Krawk Files: Krawk-a-Bloc Rock

by wizardofaus

Les slicked back his mane a bit self-consciously as Stevo set up the cut-out and Keri checked her eyeshadow in her mirror. The last few weeks hadn't been easy - but things seemed to be settling back to normal. Quivel had moved back out of his room, Keri seemed to have accepted him back into the fold, and Stevo was happier than ever to be with his best mate again. And, Les reasoned, hopefully nobody would ask about the Space Station. He shuddered slightly, reminiscing about how his dream come true had turned into his personal nightmare.

     Quivel grumbled as he checked the camera for damage and cracks.
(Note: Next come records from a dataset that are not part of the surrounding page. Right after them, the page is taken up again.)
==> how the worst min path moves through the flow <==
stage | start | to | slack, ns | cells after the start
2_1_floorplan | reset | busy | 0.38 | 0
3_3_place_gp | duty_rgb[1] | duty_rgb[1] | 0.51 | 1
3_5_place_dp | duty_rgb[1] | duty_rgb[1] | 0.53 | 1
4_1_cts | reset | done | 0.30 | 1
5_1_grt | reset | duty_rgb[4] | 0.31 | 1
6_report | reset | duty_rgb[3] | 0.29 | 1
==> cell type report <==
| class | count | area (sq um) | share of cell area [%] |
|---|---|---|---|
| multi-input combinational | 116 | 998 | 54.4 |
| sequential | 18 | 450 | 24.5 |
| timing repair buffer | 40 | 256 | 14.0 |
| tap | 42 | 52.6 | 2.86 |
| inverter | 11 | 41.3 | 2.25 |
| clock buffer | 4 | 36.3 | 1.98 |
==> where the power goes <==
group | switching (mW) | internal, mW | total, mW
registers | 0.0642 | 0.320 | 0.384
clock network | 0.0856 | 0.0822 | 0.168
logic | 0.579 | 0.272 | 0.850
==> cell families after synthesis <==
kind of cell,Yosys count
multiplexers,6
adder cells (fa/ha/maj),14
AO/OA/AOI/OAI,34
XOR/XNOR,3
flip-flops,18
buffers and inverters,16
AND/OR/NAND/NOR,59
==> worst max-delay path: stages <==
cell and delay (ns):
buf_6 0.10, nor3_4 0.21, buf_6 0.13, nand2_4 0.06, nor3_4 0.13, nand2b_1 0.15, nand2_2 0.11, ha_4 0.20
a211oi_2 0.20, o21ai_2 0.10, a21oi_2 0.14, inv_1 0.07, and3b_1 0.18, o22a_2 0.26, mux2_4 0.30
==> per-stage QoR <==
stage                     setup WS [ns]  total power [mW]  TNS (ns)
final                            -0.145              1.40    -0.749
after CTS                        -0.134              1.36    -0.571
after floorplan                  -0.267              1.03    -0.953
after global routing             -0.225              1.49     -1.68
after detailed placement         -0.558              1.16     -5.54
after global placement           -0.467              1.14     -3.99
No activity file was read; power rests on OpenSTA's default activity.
## src/rtl/mul_arbiter.sv

```systemverilog
// mul_arbiter: two-port arbiter/scheduler for the shared 2-cycle pipelined
// multiplier. Grants at most one request per cycle, keeps consecutive issues
// in the same hi/lo select class, tracks in-flight ops and routes results
// back to the originating port with their tag.
// Optional feature: define MUL_ARB_RR_EN for round-robin priority between the
// two ports; without it req0 always has priority over req1.

package mul_arbiter_pkg;
  typedef enum logic [1:0] {
    MUL_MUL   = 2'd0,
    MUL_MULH  = 2'd1,
    MUL_MULHU = 2'd2
  } mul_opcode_t;
endpackage

module mul_arbiter
  import mul_arbiter_pkg::*;
#(
  parameter int TAG_W = 6
) (
  input  logic              clk,
  input  logic              reset,
  input  logic              flush,
  input  logic              req0_valid,
  output logic              req0_ready,
  input  mul_opcode_t       req0_opcode,
  input  logic [31:0]       req0_src1,
  input  logic [31:0]       req0_src2,
  input  logic [TAG_W-1:0]  req0_tag,
  input  logic              req1_valid,
  output logic              req1_ready,
  input  mul_opcode_t       req1_opcode,
  input  logic [31:0]       req1_src1,
  input  logic [31:0]       req1_src2,
  input  logic [TAG_W-1:0]  req1_tag,
  output logic              mul_valid,
  output mul_opcode_t       mul_opcode,
  output logic [31:0]       mul_src1,
  output logic [31:0]       mul_src2,
  input  logic              mul_ok,
  input  logic [31:0]       mul_result,
  output logic              resp0_valid,
  output logic [TAG_W-1:0]  resp0_tag,
  output logic [31:0]       resp0_result,
  output logic              resp1_valid,
  output logic [TAG_W-1:0]  resp1_tag,
  output logic [31:0]       resp1_result
);

  // class: 0 = lo (MUL), 1 = hi (MULH/MULHU)
  logic             last_v;
  logic             last_cls;
  logic             s1_v, s2_v;
  logic             s1_id, s2_id;
  logic [TAG_W-1:0] s1_tag, s2_tag;
`ifdef MUL_ARB_RR_EN
  logic             rr;
`endif

  logic cls0, cls1, elig0, elig1, gnt0, gnt1, grant, win_id, win_cls;
  logic resp_fire;

  // eligibility (hazard filter) and priority selection
  always_comb begin
    cls0  = (req0_opcode != MUL_MUL);
    cls1  = (req1_opcode != MUL_MUL);
    elig0 = req0_valid && !flush && !reset && !(last_v && (cls0 != last_cls));
    elig1 = req1_valid && !flush && !reset && !(last_v && (cls1 != last_cls));
`ifdef MUL_ARB_RR_EN
    // a blocked preferred port hands the slot to the other eligible port
    gnt0  = elig0 && (!rr || !elig1);
    gnt1  = elig1 && ( rr || !elig0);
`else
    gnt0  = elig0;
    gnt1  = elig1 && !elig0;
`endif
    grant   = gnt0 || gnt1;
    win_id  = gnt1;
    win_cls = gnt1 ? cls1 : cls0;
  end

  // issue port: winner's fields, zero when nothing is granted
  always_comb begin
    req0_ready = gnt0;
    req1_ready = gnt1;
    mul_valid  = grant;
    mul_opcode = MUL_MUL;
    mul_src1   = '0;
    mul_src2   = '0;
    if (gnt1) begin
      mul_opcode = req1_opcode;
      mul_src1   = req1_src1;
      mul_src2   = req1_src2;
    end else if (gnt0) begin
      mul_opcode = req0_opcode;
      mul_src1   = req0_src1;
      mul_src2   = req0_src2;
    end
  end

  // in-flight tracking pipe, hazard history and priority pointer
  always_ff @(posedge clk) begin
    if (reset) begin
      s1_v     <= 1'b0;
      s2_v     <= 1'b0;
      last_v   <= 1'b0;
      s1_id    <= 1'b0;
      s2_id    <= 1'b0;
      s1_tag   <= '0;
      s2_tag   <= '0;
      last_cls <= 1'b0;
`ifdef MUL_ARB_RR_EN
      rr       <= 1'b0;
`endif
    end else begin
      // grant is already suppressed during flush, so only s2 needs the kill
      s1_v     <= grant;
      s1_id    <= win_id;
      s1_tag   <= gnt1 ? req1_tag : req0_tag;
      s2_v     <= s1_v && !flush;
      s2_id    <= s1_id;
      s2_tag   <= s1_tag;
      last_v   <= grant;
      last_cls <= win_cls;
`ifdef MUL_ARB_RR_EN
      if (grant) rr <= !win_id;
`endif
    end
  end

  // result routing; a mul_ok with no live s2 entry is a killed op
  always_comb begin
    resp_fire    = mul_ok && s2_v && !reset;
    resp0_valid  = resp_fire && !s2_id;
    resp1_valid  = resp_fire &&  s2_id;
    resp0_tag    = resp0_valid ? s2_tag     : '0;
    resp0_result = resp0_valid ? mul_result : '0;
    resp1_tag    = resp1_valid ? s2_tag     : '0;
    resp1_result = resp1_valid ? mul_result : '0;
  end

endmodule

```

## config.mk

```make
export PLATFORM = sky130hd
export DESIGN_NAME = mul_arbiter
export DESIGN_NICKNAME = d
export VERILOG_FILES = /design/src/rtl/mul_arbiter.sv
export SDC_FILE = /design/constraint.sdc
export NUM_CORES = 1
export LEC_CHECK = 0
export ABC_AREA = 1
export CAP_MARGIN = 25
export CORE_AREA = 8 8 123 125
export CTS_CLUSTER_DIAMETER = 200
export DETAILED_ROUTE_END_ITERATION = 10
export DIE_AREA = 0 0 131 133
export PLACE_DENSITY_LB_ADDON = 0.15
export SLEW_MARGIN = 15
export SYNTH_ARGS = -nofsm -noshare
export SYNTH_HDL_FRONTEND = slang
export SYNTH_SLANG_ARGS = --single-unit
```

## constraint.sdc

```tcl
create_clock -name clk -period 4.2 [get_ports clk]
set_clock_uncertainty 0.2 [all_clocks]
set_input_delay 0.84 -clock clk [delete_from_list [all_inputs] [get_ports clk]]
set_output_delay 0.84 -clock clk [all_outputs]
set_load 0.005 [all_outputs]
```

==> flow_metrics.env, run 1 <==
export IMPL_status="completed"
export IMPL_timing_final_ws_setup_ns=0.210
export IMPL_clkLatencyLatePin_ns=0.24
export IMPL_clock_path_buffers=2
export IMPL_drt_drc_violations_left=0
export IMPL_power_share_combinational_pct=49.0
export IMPL_whs_ns=0.198
export IMPL_cts_resized_gates=0
export IMPL_postSynthRegisterBits=17
export IMPL_clkSinkCount=17
export IMPL_power_share_switching_pct=24.2
export IMPL_dpl_worst_slack_ns=0.191
export IMPL_rsz_0062_raised_after_global_routing="false"
export IMPL_grt_antenna_before_repair=1
export IMPL_die_area_um2=17400
export IMPL_path_depth=10
export IMPL_viasPerCell=3.83
export IMPL_portion_of_total_power_attributed_to_the_clock_network_pct=26.1
export IMPL_syn_num_nets=614
export IMPL_crit_chain="clkdlybuf4s50_1 -> nor3b_1 -> nand2_1 -> inv_2 -> nand2_2 -> inv_2 -> buf_12 -> nand2_1 -> nand2_1 -> clkdlybuf4s50_1"
export IMPL_mostFrequentLayoutCell="sky130_fd_sc_hd__clkdlybuf4s50_1"
export IMPL_floorplan_core_area_um2=13100
export IMPL_cts_tree="yes"
export IMPL_slew_headroom_pct=46.9
export IMPL_p_leak_nw=2.52
export IMPL_critical_path_n_buffers_inverters=5
export IMPL_power_per_cell_area_nw_per_um2=126
export IMPL_detail_route_antenna_nets=0
export IMPL_hold_path_class="reg -> reg"
export IMPL_grt_max_degree=66
export IMPL_pin_count=329
export IMPL_cts_root_buf="sky130_fd_sc_hd__clkbuf_16"
export IMPL_clock_h_tree_levels=1
export IMPL_detailed_place_hpwl_um=12500
export IMPL_port_buffers=328
export IMPL_drt_pre_antenna_iters=4
export IMPL_pwr_share_seq_pct=24.9
export IMPL_hold_depth=2
export IMPL_critPathKind="in -> out"
export IMPL_grt_first_pass_wirelength_um=20300
export IMPL_critical_path_most_common_cell="sky130_fd_sc_hd__nand2_1"
export IMPL_cpMaxStageDelayCell="sky130_fd_sc_hd__clkdlybuf4s50_1"
export IMPL_initial_utilization_pct=16.3
export IMPL_cts_repair_timing_setup_buffer_count=0
export IMPL_gp_routability_congestion=0.901
export IMPL_timing_final_crit_share_pct=95.0
export IMPL_grtUsageTotal_pct=15.1
export IMPL_areaGrowthSynthToFinish_pct=161
export IMPL_detail_route_wl_per_cell_um=15.4
export IMPL_net_switching_power_w=0.000169
export IMPL_num_rows=42
export IMPL_most_common_layout_cells="sky130_fd_sc_hd__clkdlybuf4s50_1 (328), sky130_fd_sc_hd__nand2_1 (206), sky130_fd_sc_hd__nor2_1 (71), sky130_fd_sc_hd__inv_1 (61), sky130_fd_sc_hd__nor2_2 (20)"
export IMPL_timing_reg2reg_worst_path_depth=8
export IMPL_syn_area_per_cell_um2=4.93
export IMPL_drtIter0Drc=119
export IMPL_critical_path_endpoint_type="output port"
export IMPL_final_period_minus_worst_setup_slack_ns=3.99
export IMPL_max_stage_delay_ns=0.56
export IMPL_synthesis_yosys_warnings=0
export IMPL_ys_seq_area_share_pct=16.0
export IMPL_final_util_pct=42.5
export IMPL_ys_types=18
export IMPL_ctsHoldBuffers=0
export IMPL_cts_inserted_buffers=3
export IMPL_first_global_vias=3539
export IMPL_finalMaxSlewViolations=0
export IMPL_die_y_um=133
export IMPL_synthesis_area_um2=2130
export IMPL_path_max_fanout=65
export IMPL_dr_vias=3526
export IMPL_drive_gt1_share_pct=4.85
export IMPL_endpoint_required_time_on_the_critical_path_ns=3.16
export IMPL_clock_transition_at_path_regs_ns=0.05
export IMPL_gate_count_post_synth=432
export IMPL_worstSetupStartpointType="input pin"
export IMPL_finalHoldViolCount=0
export IMPL_final_net_count=926
export IMPL_cp_data_arrival_time_ns=2.95
export IMPL_gr_total_overflow=0
export IMPL_die_x_um=131
export IMPL_timing_worst_slew_pin_value_ns=0.796
export IMPL_cp_top_family="buffers and inverters"
export IMPL_setup_total_negative_slack_ns=0
export IMPL_fmax_mhz=251
export IMPL_cell_internal_pwr_w=0.000530
export IMPL_ir_worst_vdd_mv=0.142
export IMPL_finalSetupViolations=0
export IMPL_drt_wl_total_um=14200
export IMPL_report_power_total_w=0.000700
export IMPL_maxCapViolations=0
-- tightest hold or removal path, delay by kind of cell (launching register included) --
kind	cells	cell delay (ns)
simple gates	1	0.03
flops	1	0.29
buf+inv	1	0.04
-- cell usage after synthesis --
master                       n  area [um^2]
sky130_fd_sc_hd__inv_2       5         18.8
sky130_fd_sc_hd__nand2_2     1         6.26
sky130_fd_sc_hd__nand2_1   206          773
sky130_fd_sc_hd__nor4_4      1         21.3
sky130_fd_sc_hd__inv_1      61          229
sky130_fd_sc_hd__a21oi_1     7         35.0
sky130_fd_sc_hd__nand3_1    10         50.1
sky130_fd_sc_hd__buf_2       7         35.0
sky130_fd_sc_hd__o21ai_0     1         5.00
sky130_fd_sc_hd__nor2_2     20          125
sky130_fd_sc_hd__dfxtp_1    17          340
sky130_fd_sc_hd__o22ai_1     2         12.5
sky130_fd_sc_hd__buf_6      11          124
sky130_fd_sc_hd__buf_4       6         45.0
sky130_fd_sc_hd__nor2_1     71          267
sky130_fd_sc_hd__nor3b_1     3         22.5
sky130_fd_sc_hd__nor4_2      1         12.5
sky130_fd_sc_hd__clkbuf_1    2         7.51
-- final cells by class --
cell class	instances	area, um^2
fillers	1382	7520
repair buffers	333	3350
multi-input cells	323	1330
flip-flops and latches	17	340
inverters	66	248
well taps	176	220
clock buffers	4	78.8
diodes	1	2.50
-- final timing paths --
kind / from / to / slack [ns]
max reg2reg: last_cls$_SDFF_PP0_ / s1_tag[4]$_SDFF_PP0_ / 2.77
min: s1_tag[5]$_SDFF_PP0_ / s2_tag[5]$_SDFF_PP0_ / 0.20
min reg2reg: s1_tag[5]$_SDFF_PP0_ / s2_tag[5]$_SDFF_PP0_ / 0.20
max: req1_valid / mul_src2[16] / 0.21
-- state kept, by name, summed over array words and instances (netlist names) --
name      cells
last_cls      1
s1_id         1
s1_tag        6
s1_v          1
s2_id         1
s2_tag        6
s2_v          1
-- cells by family after synthesis --
logic type	after synthesis	share of synthesized area, %
simple gates	313	60.0
flops	17	16.0
buf+inv	92	21.6
compound gates	10	2.47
He didn't know which was worse... having lost his one shot in the limelight thanks to a flaming Kyrii, or having to risk life and limb as a Krawk Krew Kam member again. Les was looking so self-important... he ruefully focused the camera on the trio as they took their places in front of their location, and tried not to imagine he was targeting a frost cannon.

     "Welcome to another exciting adventure at the Krawk Lair, mates!" Stevo boomed, with even more exuberance than usual. It was just like before again. "Today, we're going to undertake a dangerous mission... it seems that Krawks are being abused in a horrible underground game known as 'Dance Krawk Dance', and we're here at Manny Moehog's Disco Groove Shack to get an inside word on this atrocity." He grinned cheerily, and waved an arm at the front of the nightclub.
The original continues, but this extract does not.